• _Aim of the exercise_
Set down all the lines below, each one exactly as shown.

• _Dataset records_
===== ./config.mk =====
export PLATFORM = sky130hd
export DESIGN_NAME = SRAM_ARRAY
export DESIGN_NICKNAME = SRAM_ARRAY
export VERILOG_FILES = /design/flow/design.v
export SDC_FILE = /design/flow/constraint.sdc
export NUM_CORES = 4
export LEC_CHECK = 1
export CORE_UTILIZATION = 50

===== ./constraint.sdc =====
current_design SRAM_ARRAY

set clk_period 21.5
set clk_io_pct 0.2

create_clock -name clk0 -period $clk_period [get_ports {clock}]

set non_clock_inputs [all_inputs -no_clocks]
set_input_delay [expr $clk_period * $clk_io_pct] -clock clk0 $non_clock_inputs
set_output_delay [expr $clk_period * $clk_io_pct] -clock clk0 [all_outputs]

• _Answer box_
===== ./config.mk =====
export PLATFORM = sky130hd
export DESIGN_NAME = SRAM_ARRAY
export DESIGN_NICKNAME = SRAM_ARRAY
export VERILOG_FILES = /design/flow/design.v
export SDC_FILE = /design/flow/constraint.sdc
export NUM_CORES = 4
export LEC_CHECK = 1
export CORE_UTILIZATION = 50

===== ./constraint.sdc =====
current_design SRAM_ARRAY

set clk_period 21.5
set clk_io_pct 0.2

create_clock -name clk0 -period $clk_period [get_ports {clock}]

set non_clock_inputs [all_inputs -no_clocks]
set_input_delay [expr $clk_period * $clk_io_pct] -clock clk0 $non_clock_inputs
set_output_delay [expr $clk_period * $clk_io_pct] -clock clk0 [all_outputs]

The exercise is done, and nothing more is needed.